[Aim of the task]
Can you return the records below exactly as they stand, but only from the first line through the one with "Power of run"?
********
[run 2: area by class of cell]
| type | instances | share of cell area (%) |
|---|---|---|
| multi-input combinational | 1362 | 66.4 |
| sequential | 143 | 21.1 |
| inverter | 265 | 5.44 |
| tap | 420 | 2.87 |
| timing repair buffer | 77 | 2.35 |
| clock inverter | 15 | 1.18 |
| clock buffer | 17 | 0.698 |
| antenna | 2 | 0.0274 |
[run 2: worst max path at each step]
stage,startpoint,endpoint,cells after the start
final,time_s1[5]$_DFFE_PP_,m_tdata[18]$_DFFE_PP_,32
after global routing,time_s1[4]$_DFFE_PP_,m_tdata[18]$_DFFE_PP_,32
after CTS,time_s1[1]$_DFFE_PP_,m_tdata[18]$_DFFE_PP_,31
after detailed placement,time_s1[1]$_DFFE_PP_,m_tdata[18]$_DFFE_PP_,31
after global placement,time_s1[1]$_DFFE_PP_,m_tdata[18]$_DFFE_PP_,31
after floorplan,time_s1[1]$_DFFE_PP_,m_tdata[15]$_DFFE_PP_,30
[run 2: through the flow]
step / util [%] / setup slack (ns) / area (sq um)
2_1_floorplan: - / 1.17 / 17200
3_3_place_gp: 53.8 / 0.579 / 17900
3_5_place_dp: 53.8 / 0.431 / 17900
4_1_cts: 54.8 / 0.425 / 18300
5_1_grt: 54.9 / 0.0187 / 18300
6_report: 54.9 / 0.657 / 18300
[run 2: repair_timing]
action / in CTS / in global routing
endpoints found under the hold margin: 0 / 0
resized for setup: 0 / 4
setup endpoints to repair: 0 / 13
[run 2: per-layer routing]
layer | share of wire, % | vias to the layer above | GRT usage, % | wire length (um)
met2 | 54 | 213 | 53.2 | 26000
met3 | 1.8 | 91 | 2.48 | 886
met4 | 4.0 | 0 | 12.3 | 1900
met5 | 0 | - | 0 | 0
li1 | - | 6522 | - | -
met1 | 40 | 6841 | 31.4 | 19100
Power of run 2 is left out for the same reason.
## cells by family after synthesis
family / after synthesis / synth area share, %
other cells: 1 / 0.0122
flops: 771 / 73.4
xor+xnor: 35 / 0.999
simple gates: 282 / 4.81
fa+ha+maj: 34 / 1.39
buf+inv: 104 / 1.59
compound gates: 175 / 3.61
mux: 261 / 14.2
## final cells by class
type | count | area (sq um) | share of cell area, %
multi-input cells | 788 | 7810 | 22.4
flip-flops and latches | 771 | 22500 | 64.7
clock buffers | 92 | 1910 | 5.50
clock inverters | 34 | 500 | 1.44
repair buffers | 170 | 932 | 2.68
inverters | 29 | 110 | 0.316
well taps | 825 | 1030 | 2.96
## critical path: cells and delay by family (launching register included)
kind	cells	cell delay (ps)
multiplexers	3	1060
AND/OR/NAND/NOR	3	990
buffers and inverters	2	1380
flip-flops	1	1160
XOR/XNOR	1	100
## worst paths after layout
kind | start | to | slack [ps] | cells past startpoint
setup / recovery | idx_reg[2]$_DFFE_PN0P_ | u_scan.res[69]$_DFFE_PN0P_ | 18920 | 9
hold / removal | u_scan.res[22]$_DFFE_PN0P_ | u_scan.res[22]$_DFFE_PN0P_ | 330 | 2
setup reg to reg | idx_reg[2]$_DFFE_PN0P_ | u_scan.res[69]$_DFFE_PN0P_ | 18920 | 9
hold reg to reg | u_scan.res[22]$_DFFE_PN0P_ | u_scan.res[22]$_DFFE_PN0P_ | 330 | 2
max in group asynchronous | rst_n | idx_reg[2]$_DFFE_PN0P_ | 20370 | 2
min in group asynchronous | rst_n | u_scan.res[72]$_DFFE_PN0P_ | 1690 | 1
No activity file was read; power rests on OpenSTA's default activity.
$ cat config.mk
export PLATFORM = sky130hd
export DESIGN_NAME = ppvl_iter
export DESIGN_NICKNAME = d
export VERILOG_FILES = /design/src/rtl/core/ppvl_pkg.sv /design/src/rtl/core/ppvl_iter.sv
export SDC_FILE = /design/constraint.sdc
export NUM_CORES = 1
export LEC_CHECK = 0
export ABC_AREA = 1
export BUFFER_PORTS_ARGS = -buffer_cell sky130_fd_sc_hd__buf_2
export CORE_ASPECT_RATIO = 1.1
export CORE_UTILIZATION = 40
export DETAILED_ROUTE_END_ITERATION = 8
export SETUP_SLACK_MARGIN = 0.05
export SLEW_MARGIN = 20
export SYNTH_ARGS = -nofsm -noshare
export SYNTH_HDL_FRONTEND = slang
export SYNTH_SLANG_ARGS = --single-unit
$ cat constraint.sdc
create_clock -name i_clk -period 18.85 [get_ports i_clk]
set_clock_uncertainty 0.15 [all_clocks]
set_input_delay 0 -clock i_clk [delete_from_list [all_inputs] [get_ports i_clk]]
set_output_delay 0 -clock i_clk [all_outputs]
set_load 0.05 [all_outputs]
$ cat src/rtl/core/ppvl_pkg.sv
`default_nettype none
// ----------------------------------------------------------------------------
// ppvl_pkg
// Shared types and constants for the pure-pursuit velocity limiter core.
// ----------------------------------------------------------------------------
package ppvl_pkg;

    // shared iterative unit
    localparam int IterW     = 48;   // remainder / radicand accumulator
    localparam int DenW      = 32;   // divisor
    localparam int ResW      = 18;   // quotient or root
    localparam int SqBitW    = 36;   // root bit weight
    localparam int CntW      = 5;
    localparam int DivSteps  = 16;
    localparam int SqrtSteps = 18;
    localparam int DivShift  = DivSteps - 1;
    localparam logic [SqBitW-1:0] SqBitInit = SqBitW'(1) << (2 * (SqrtSteps - 1));

    typedef enum logic {
        OP_DIV,
        OP_SQRT
    } t_iter_op;

    typedef struct packed {
        logic     start;
        t_iter_op op;
    } t_iter_req;

    typedef enum logic [2:0] {
        CFG_FORWARD_SPEED,
        CFG_VERTICAL_SPEED,
        CFG_TURN_RATE,
        CFG_FORWARD_ACCEL,
        CFG_VERTICAL_ACCEL,
        CFG_TURN_ACCEL,
        CFG_STOP_THRESHOLD,
        CFG_TICK_PERIOD
    } t_cfg_idx;

    typedef enum logic [4:0] {
        ST_IDLE,
        ST_DSQ_X,
        ST_DSQ_Y,
        ST_THR,
        ST_MUL_Z,
        ST_SQZ_GO,
        ST_SQZ_WAIT,
        ST_SQD_GO,
        ST_SQD_WAIT,
        ST_MUL_F,
        ST_SQF_GO,
        ST_SQF_WAIT,
        ST_MUL_L,
        ST_MUL_R,
        ST_CMP,
        ST_DIV_GO,
        ST_DIV_WAIT,
        ST_RAW,
        ST_STEP_F,
        ST_LIM_F,
        ST_STEP_Z,
        ST_LIM_Z,
        ST_STEP_Y,
        ST_LIM_Y,
        ST_DONE
    } t_state;

endpackage
`default_nettype wire

$ cat src/rtl/core/ppvl_iter.sv
`default_nettype none
// ----------------------------------------------------------------------------
// ppvl_iter
// Shared bit-serial unit: restoring divide or integer square root, one
// compare-and-subtract per cycle.
// ----------------------------------------------------------------------------
module ppvl_iter import ppvl_pkg::*; (
    input  wire logic            i_clk,
    input  wire logic            i_rst_n,
    input  wire t_iter_req       i_req,
    input  wire logic [IterW-1:0] i_num,
    input  wire logic [DenW-1:0]  i_den,
    output logic                 o_busy,
    output logic [ResW-1:0]      o_res
);

    logic              r_busy;
    logic [CntW-1:0]   r_cnt;
    t_iter_op          r_op;
    logic [IterW-1:0]  r_acc;
    logic [IterW-1:0]  r_b;
    logic [SqBitW-1:0] r_bit;
    logic [ResW-1:0]   r_q;

    logic [IterW-1:0]  w_cmp;
    logic [IterW-1:0]  w_diff;
    logic              w_ge;

    assign w_cmp  = (r_op == OP_SQRT) ? r_b + IterW'(r_bit) : r_b;
    assign w_ge   = r_acc >= w_cmp;
    assign w_diff = r_acc - w_cmp;

    always_ff @(posedge i_clk) begin
        if (!i_rst_n) begin
            r_busy <= 1'b0;
            r_cnt  <= '0;
        end else if (i_req.start) begin
            r_busy <= 1'b1;
            r_cnt  <= (i_req.op == OP_SQRT) ? CntW'(SqrtSteps - 1) : CntW'(DivSteps - 1);
        end else if (r_busy) begin
            r_cnt <= r_cnt - 1'b1;
            if (r_cnt == '0) begin
                r_busy <= 1'b0;
            end
        end
    end

    always_ff @(posedge i_clk) begin
        if (i_req.start) begin
            r_op  <= i_req.op;
            r_acc <= i_num;
            r_b   <= (i_req.op == OP_SQRT) ? '0 : IterW'(i_den) << DivShift;
            r_bit <= SqBitInit;
            r_q   <= '0;
        end else if (r_busy) begin
            if (w_ge) begin
                r_acc <= w_diff;
            end
            if (r_op == OP_SQRT) begin
                r_b   <= w_ge ? (r_b >> 1) + IterW'(r_bit) : r_b >> 1;
                r_bit <= r_bit >> 2;
            end else begin
                r_b <= r_b >> 1;
                r_q <= {r_q[ResW-2:0], w_ge};
            end
        end
    end

    assign o_busy = r_busy;
    assign o_res  = (r_op == OP_SQRT) ? r_b[ResW-1:0] : r_q;

endmodule
`default_nettype wire
$ cat config.mk
export PLATFORM = sky130hd
export DESIGN_NAME = insertion_ordered_int_set_core_flat
export DESIGN_NICKNAME = d
export VERILOG_FILES = /design/src/design/iois_pkg.sv /design/src/design/iois_if.sv /design/src/design/iois_cell.sv /design/src/design/insertion_ordered_int_set_core.sv /design/src/flat_wrapper.sv
export SDC_FILE = /design/constraint.sdc
export NUM_CORES = 1
export LEC_CHECK = 0
export ABC_AREA = 1
export BUFFER_PORTS_ARGS = -buffer_cell sky130_fd_sc_hd__buf_2
export CORE_MARGIN = 8
export CORE_UTILIZATION = 30
export CTS_CLUSTER_DIAMETER = 60
export DETAILED_ROUTE_END_ITERATION = 10
export PLACE_DENSITY = 0.54
export SLEW_MARGIN = 20
export SYNTH_ARGS = -nofsm -noshare
export SYNTH_HDL_FRONTEND = slang
export SYNTH_HIERARCHICAL = 1
export SYNTH_SLANG_ARGS = --single-unit
$ cat constraint.sdc
create_clock -name clk -period 15.5 [get_ports clk]
set_input_delay 0.775 -clock clk [delete_from_list [all_inputs] [get_ports clk]]
set_output_delay 0.775 -clock clk [all_outputs]
set_load 0.005 [all_outputs]
$ cat src/design/iois_pkg.sv
// Package with the shared constants, request codes and cell control type of the integer set.
`default_nettype none
package iois_pkg;

  // Default number of cells, one member per cell.
  localparam int CAPACITY_DEF = 16;

  // Field widths of the request and response words.
  localparam int MODE_W  = 2;
  localparam int VALUE_W = 32;
  localparam int COUNT_W = 5;

  // Request kinds.
  localparam logic [MODE_W-1:0] MODE_ADD      = 2'd0;
  localparam logic [MODE_W-1:0] MODE_REMOVE   = 2'd1;
  localparam logic [MODE_W-1:0] MODE_CONTAINS = 2'd2;
  localparam logic [MODE_W-1:0] MODE_CLEAR    = 2'd3;

  // Control broadcast to every cell of the row.
  typedef struct packed {
    logic add;     // store the value in the first free cell
    logic remove;  // shift down every cell at or after the matching one
  } cell_ctrl_t;

endpackage
`default_nettype wire

$ cat src/design/iois_if.sv
// Request and response channel interfaces of the integer set.
`default_nettype none
interface iois_req_if;
  logic                                valid;
  logic                                ready;
  logic        [iois_pkg::MODE_W-1:0]  mode;
  logic signed [iois_pkg::VALUE_W-1:0] value;

  modport source (output valid, output mode, output value, input ready);
  modport sink   (input valid, input mode, input value, output ready);
endinterface

interface iois_rsp_if;
  logic                         valid;
  logic                         ready;
  logic                         ok;
  logic                         full_refused;
  logic [iois_pkg::COUNT_W-1:0] member_count;

  modport source (output valid, output ok, output full_refused, output member_count,
                  input ready);
  modport sink   (input valid, input ok, input full_refused, input member_count,
                  output ready);
endinterface
`default_nettype wire

$ cat src/design/iois_cell.sv
// One storage cell of the set: holds one member, compares it and shifts it down on removal.
`default_nettype none
module iois_cell #(
  parameter int INDEX = 0,
  parameter int CW    = 5
) (
  input  wire                                 clk,
  input  wire logic [iois_pkg::VALUE_W-1:0]   value,
  input  wire logic [CW-1:0]                  count,
  input  wire iois_pkg::cell_ctrl_t           ctrl,
  input  wire logic [iois_pkg::VALUE_W-1:0]   next_entry,
  input  wire logic                           hit_in,
  output logic                                hit_out,
  output logic [iois_pkg::VALUE_W-1:0]        entry
);

  logic occupied;
  logic is_tail;

  // The cell holds a member when its place lies below the count.
  always_comb begin
    occupied = CW'(INDEX) < count;
    is_tail  = CW'(INDEX) == count;
    hit_out  = hit_in | (occupied & (entry == value));
  end

  // A new member lands in the first free cell; on removal every cell at or after the
  // match takes its upper neighbour's word.
  always_ff @(posedge clk) begin
    if (ctrl.add && is_tail) begin
      entry <= value;
    end else if (ctrl.remove && hit_out) begin
      entry <= next_entry;
    end
  end

endmodule
`default_nettype wire

$ cat src/design/insertion_ordered_int_set_core.sv
// Top level of the insertion-ordered integer set: a row of cells and the response register.
//
// The set keeps up to CAPACITY distinct 32-bit words, oldest first, one per cell. For each
// request (add, remove, contains, clear) all cells compare the value at once, a hit signal
// ripples along the row, and on removal every later cell takes its neighbour's word in
// that same cycle. The response word appears in the cycle after the request is taken and
// a new request is taken in every cycle in which the response register is empty or being
// emptied, so the block sustains one request per clock. An add of an absent value to a
// full set is refused and flagged. There is no clearing pass after reset; only the member
// count and the response valid flag are reset.
`default_nettype none
module insertion_ordered_int_set_core #(
  parameter int CAPACITY = iois_pkg::CAPACITY_DEF
) (
  input  wire clk,
  input  wire rst,
  iois_req_if.sink   req,
  iois_rsp_if.source rsp
);

  localparam int CW = $clog2(CAPACITY + 1);

  logic [CW-1:0]                  count;
  logic [CW-1:0]                  count_next;
  logic [CAPACITY:0]              hit;
  logic [iois_pkg::VALUE_W-1:0]   entries [CAPACITY];
  iois_pkg::cell_ctrl_t           ctrl;
  logic                           take;
  logic                           found;
  logic                           full;
  logic                           ok_next;
  logic                           refused_next;

  // A request is taken whenever the response register can accept its word.
  assign req.ready = !rsp.valid || rsp.ready;
  assign take      = req.valid && req.ready;

  assign hit[0] = 1'b0;
  assign found  = hit[CAPACITY];
  assign full   = count == CW'(CAPACITY);

  // Decode the request and work out the new count and flags.
  always_comb begin
    ctrl         = '0;
    count_next   = count;
    ok_next      = 1'b0;
    refused_next = 1'b0;
    unique case (req.mode)
      iois_pkg::MODE_ADD: begin
        if (!found && !full) begin
          ctrl.add   = take;
          count_next = count + CW'(1);
          ok_next    = 1'b1;
        end
        refused_next = !found && full;
      end
      iois_pkg::MODE_REMOVE: begin
        ctrl.remove = take;
        if (found) begin
          count_next = count - CW'(1);
          ok_next    = 1'b1;
        end
      end
      iois_pkg::MODE_CONTAINS: begin
        ok_next = found;
      end
      iois_pkg::MODE_CLEAR: begin
        count_next = '0;
        ok_next    = 1'b1;
      end
      default: begin
        ok_next = 1'b0;
      end
    endcase
  end

  // The row of cells, each handing its word and the hit signal to its neighbour.
  for (genvar i = 0; i < CAPACITY; i++) begin : g_cell
    logic [iois_pkg::VALUE_W-1:0] upper;
    if (i == CAPACITY - 1) begin : g_last
      assign upper = '0;
    end else begin : g_mid
      assign upper = entries[i+1];
    end
    iois_cell #(
      .INDEX (i),
      .CW    (CW)
    ) u_cell (
      .clk        (clk),
      .value      (req.value),
      .count      (count),
      .ctrl       (ctrl),
      .next_entry (upper),
      .hit_in     (hit[i]),
      .hit_out    (hit[i+1]),
      .entry      (entries[i])
    );
  end

  // Member count.
  always_ff @(posedge clk) begin
    if (rst) begin
      count <= '0;
    end else if (take) begin
      count <= count_next;
    end
  end

  // Response register.
  always_ff @(posedge clk) begin
    if (rst) begin
      rsp.valid <= 1'b0;
    end else if (take) begin
      rsp.valid <= 1'b1;
    end else if (rsp.ready) begin
      rsp.valid <= 1'b0;
    end
  end

  always_ff @(posedge clk) begin
    if (take) begin
      rsp.ok           <= ok_next;
      rsp.full_refused <= refused_next;
      rsp.member_count <= iois_pkg::COUNT_W'(count_next);
    end
  end

endmodule
`default_nettype wire

$ cat src/flat_wrapper.sv
// flat-port wrapper written by rule: the top's interface ports become plain ports
module insertion_ordered_int_set_core_flat 
#(
  parameter int CAPACITY = iois_pkg::CAPACITY_DEF
)
  (clk, rst, req_valid, req_mode, req_value, req_ready, rsp_valid, rsp_ok, rsp_full_refused, rsp_member_count, rsp_ready);
  iois_req_if req_i ();
  iois_rsp_if rsp_i ();
  input  wire clk;
  input  wire rst;
  input wire logic [$bits(req_i.valid)-1:0] req_valid;
  input wire logic [$bits(req_i.mode)-1:0] req_mode;
  input wire logic [$bits(req_i.value)-1:0] req_value;
  output wire logic [$bits(req_i.ready)-1:0] req_ready;
  output wire logic [$bits(rsp_i.valid)-1:0] rsp_valid;
  output wire logic [$bits(rsp_i.ok)-1:0] rsp_ok;
  output wire logic [$bits(rsp_i.full_refused)-1:0] rsp_full_refused;
  output wire logic [$bits(rsp_i.member_count)-1:0] rsp_member_count;
  input wire logic [$bits(rsp_i.ready)-1:0] rsp_ready;
  assign req_i.valid = req_valid;
  assign req_i.mode = req_mode;
  assign req_i.value = req_value;
  assign req_ready = req_i.ready;
  assign rsp_valid = rsp_i.valid;
  assign rsp_ok = rsp_i.ok;
  assign rsp_full_refused = rsp_i.full_refused;
  assign rsp_member_count = rsp_i.member_count;
  assign rsp_i.ready = rsp_ready;
  insertion_ordered_int_set_core #(.CAPACITY(CAPACITY)) u_core (.clk(clk), .rst(rst), .req(req_i), .rsp(rsp_i));
endmodule
==> flow_summary_export.csv <==
group,metric,value,unit
yosys,synth.area.top_cells,"edfxtp_1 49%, nand2_1 16%, xnor2_1 6.9%",
floorplanning,start_util,0.303,
global_route,grt_pass1_vias,22000,
yosys,synth_warnings,6,
clock_tree,path_clk_slew,50,ps
timing,fmax,0.145,GHz
setup_path,slowest_delay,720,ps
floorplanning,fp-row-count,119,
timing,setup_violations,0,
final_layout,syn2layout_area_growth,12.5,%
timing,min_period,6900,ps
placement,placed_cells,4990,
global_route,globalRouteOverflowTotal,0,
route,dr.pass1.iters,5,
yosys,yosysSeqAreaShare,0.493,
floorplanning,die_width,342,µm
timing,holdWs,399,ps
clock_tree,cts_buffer_depth,3,
clock_tree,clock_latency,610,ps
status,status,"finished clean",
setup_path,reg2reg_to,"u_core/g_cell[3].u_cell/entry[29]$_DFFE_PP_",
route,drc,0,
timing,hold_violations,0,
route,ant_nets,0,
clock_tree,cts_tree,"built",
power_and_ir_drop,ir_drop,0.0000615,V
timing,fin_crit_sh,0.445,
clock_tree,cts_setup_buffers,0,
power_and_ir_drop,leakage,0.0159,µW
placement,portBuffers,46,
final_layout,drive_above_1_share,0.135,
setup_path,worstSetupEndpoint,"u_core/g_cell[3].u_cell/entry[29]$_DFFE_PP_",
setup_path,crit_path_end_kind,"flop",
job,maxCapViolations,0,
timing,relSlewSlack,0.346,
setup_path,setup.worst_path.class,"input port to flop",
timing,tightestPinTransition,978,ps
yosys,yosys.area.top_type_share,0.489,
route,drt_iter0_drc,2124,
setup_path,start_kind,"input port",
yosys,synth-main-ff-cell,"edfxtp_1",
floorplanning,die_h,342,µm
yosys,synthArstFlopShare,0,
clock_tree,cts_resized,0,
floorplanning,die-area,117000,µm²
hold_path,hp-class,"input port to flop",
timing,fin_worst_skew,27.9,ps
setup_path,reg2reg_depth,48,
floorplanning,ios,47,
yosys,syn_inst,3551,
power_and_ir_drop,pwr_density_cell,96.5,nW/µm²
yosys,synth_edf_count,519,
placement,hpwl,59000,µm
floorplanning,core_area,105000,µm²
global_route,antenna_found_initial,5,
setup_path,rr_startpoint,"u_core/count[2]$_SDFFE_PP0N_",
route,wl_per_cell,17.0,µm
yosys,synth_area_leader_cell,"edfxtp_1",
setup_path,critPathMaxFanout,39,
route,vias_per_cell,4.59,
clock_tree,cts_inserted_buffers,66,
setup_path,worst_path_most_repeated_cell,"inv_1",
timing,slew_violations,0,
setup_path,critPathRequiredTime,15780,ps
clock_tree,hold_buffers,0,
setup_path,r2r_slack,8840,ps
final_layout,finish.utilization,0.340,
yosys,synth_seq_cells,525,
global_route,grt_max_degree,57,
clock_tree,cts_sinks,525,
yosys,syn_area,31900,µm²
yosys,synth_area_per_cell,8.98,µm²
clock_tree,cts.htree.levels,3,
setup_path,critPathArrivalTime,7180,ps
route,via_count,23400,
route,routed_wl,87000,µm
placement,gp_congestion,0.813,
timing,tns,0,ps
setup_path,crit_slowest_cell,"nand2_1",
timing,rsz0062_at_grt,"false",
final_layout,nFillCells,10800,
final_layout,multi_input_area,13900,µm²
yosys,synth_cell_types,47,
power_and_ir_drop,finalPower,3460,µW
clock_tree,root_buffer,"clkbuf_16",
setup_path,cp-startpoint,"req_value[7]",
final_layout,seq_area,15700,µm²
global_route,grt_pass1_wl,134000,µm
final_layout,finalNetCount,3711,
global_route,grt_use_total,0.146,
final_layout,stdcell_count,5105,
## kinds of logic after synthesis
group	share of synthesized area
simple gates	0.225
buf+inv	0.0745
flops	0.493
xor+xnor	0.0822
compound gates	0.0443
mux	0.0787
fa+ha+maj	0.00236
other cells	0.000118
## power breakdown
| part | internal (µW) | switching (µW) |
|---|---|---|
| logic | 101 | 200 |
| registers | 1580 | 17.2 |
| clock network | 932 | 630 |
## worst min path at each step
| stage | start | to | slack, ps | depth (start not counted) |
|---|---|---|---|---|
| final | rst | u_core/rsp.valid$_SDFFE_PP0P_ | 400 | 2 |
| after global routing | rst | u_core/rsp.valid$_SDFFE_PP0P_ | 390 | 2 |
| after CTS | rst | u_core/rsp.valid$_SDFFE_PP0P_ | 360 | 2 |
| after detailed placement | u_core/g_cell[4].u_cell/entry[31]$_DFFE_PP_ | u_core/g_cell[3].u_cell/entry[31]$_DFFE_PP_ | 550 | 2 |
| after global placement | u_core/g_cell[14].u_cell/entry[13]$_DFFE_PP_ | u_core/g_cell[13].u_cell/entry[13]$_DFFE_PP_ | 540 | 2 |
| after floorplan | u_core/g_cell[14].u_cell/entry[13]$_DFFE_PP_ | u_core/g_cell[13].u_cell/entry[13]$_DFFE_PP_ | 530 | 2 |
## layout make-up
cell class	count	area share
Clock inverter	31	0.00904
Sequential cell	525	0.438
Timing Repair Buffer	103	0.0184
Multi-Input combinational cell	2526	0.388
Clock buffer	83	0.0508
Inverter	445	0.0467
Tap cell	1391	0.0486
Antenna cell	1	0.0000698
## per-layer routing
layer | part of all wire | routed length (µm) | GRT usage
met1 | 0.52 | 45500 | 0.235
met2 | 0.38 | 33200 | 0.198
met3 | 0.078 | 6790 | 0.0301
met4 | 0.017 | 1460 | 0.0307
met5 | 0.00015 | 13 | 0
## cells in the final DEF, fill, tap and decap left out, drive strengths merged, types with 7 or more instances in the layout
master	synthesis	routed
xor2	49	49
clkbuf	19	83
inv	442	445
nand3	75	75
o21ai	231	231
o22ai	7	7
clkinv	3	23
buf	68	103
or2	24	24
nor2	242	242
edfxtp	519	519
mux2	175	175
a21oi	13	13
nand2	1371	1371
nand4	39	39
xnor2	250	250
conb	1	33
## synthesized netlist by cell type (16+ instances only)
master       n
or2_2       18
o21ai_1     70
o21ai_0    127
xnor2_1    250
inv_1      419
nand4_1     36
nand3_1     69
buf_6       41
nor2_1     226
clkbuf_1    19
nand2_1   1349
xor2_1      49
inv_2       22
mux2_4     143
mux2_2      32
nand2_2     16
edfxtp_1   519
o21ai_2     34
buf_2       18
## registers in the layout, summed over array words and instances (netlist names)
name                        count
u_core/rsp.ok                   1
u_core/rsp.valid                1
u_core/rsp.member_count         5
u_core/g_cell.u_cell/entry    512
u_core/rsp.full_refused         1
u_core/count                    5
## metrics by stage
step | worst slack (ps) | cell area, µm²
2_1_floorplan | 9180 | 32000
3_3_place_gp | 8070 | 33700
3_5_place_dp | 8090 | 33700
4_1_cts | 8660 | 35800
5_1_grt | 7960 | 35800
6_report | 8600 | 35800
## worst max-delay path, delay by kind of cell
kind	cells	cell delay (ps)
buf+inv	23	2920
simple gates	28	3360
No activity file was read; power rests on OpenSTA's default activity.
********
[Solution for this exercise]
[run 2: area by class of cell]
| type | instances | share of cell area (%) |
|---|---|---|
| multi-input combinational | 1362 | 66.4 |
| sequential | 143 | 21.1 |
| inverter | 265 | 5.44 |
| tap | 420 | 2.87 |
| timing repair buffer | 77 | 2.35 |
| clock inverter | 15 | 1.18 |
| clock buffer | 17 | 0.698 |
| antenna | 2 | 0.0274 |
[run 2: worst max path at each step]
stage,startpoint,endpoint,cells after the start
final,time_s1[5]$_DFFE_PP_,m_tdata[18]$_DFFE_PP_,32
after global routing,time_s1[4]$_DFFE_PP_,m_tdata[18]$_DFFE_PP_,32
after CTS,time_s1[1]$_DFFE_PP_,m_tdata[18]$_DFFE_PP_,31
after detailed placement,time_s1[1]$_DFFE_PP_,m_tdata[18]$_DFFE_PP_,31
after global placement,time_s1[1]$_DFFE_PP_,m_tdata[18]$_DFFE_PP_,31
after floorplan,time_s1[1]$_DFFE_PP_,m_tdata[15]$_DFFE_PP_,30
[run 2: through the flow]
step / util [%] / setup slack (ns) / area (sq um)
2_1_floorplan: - / 1.17 / 17200
3_3_place_gp: 53.8 / 0.579 / 17900
3_5_place_dp: 53.8 / 0.431 / 17900
4_1_cts: 54.8 / 0.425 / 18300
5_1_grt: 54.9 / 0.0187 / 18300
6_report: 54.9 / 0.657 / 18300
[run 2: repair_timing]
action / in CTS / in global routing
endpoints found under the hold margin: 0 / 0
resized for setup: 0 / 4
setup endpoints to repair: 0 / 13
[run 2: per-layer routing]
layer | share of wire, % | vias to the layer above | GRT usage, % | wire length (um)
met2 | 54 | 213 | 53.2 | 26000
met3 | 1.8 | 91 | 2.48 | 886
met4 | 4.0 | 0 | 12.3 | 1900
met5 | 0 | - | 0 | 0
li1 | - | 6522 | - | -
met1 | 40 | 6841 | 31.4 | 19100
Power of run 2 is left out for the same reason.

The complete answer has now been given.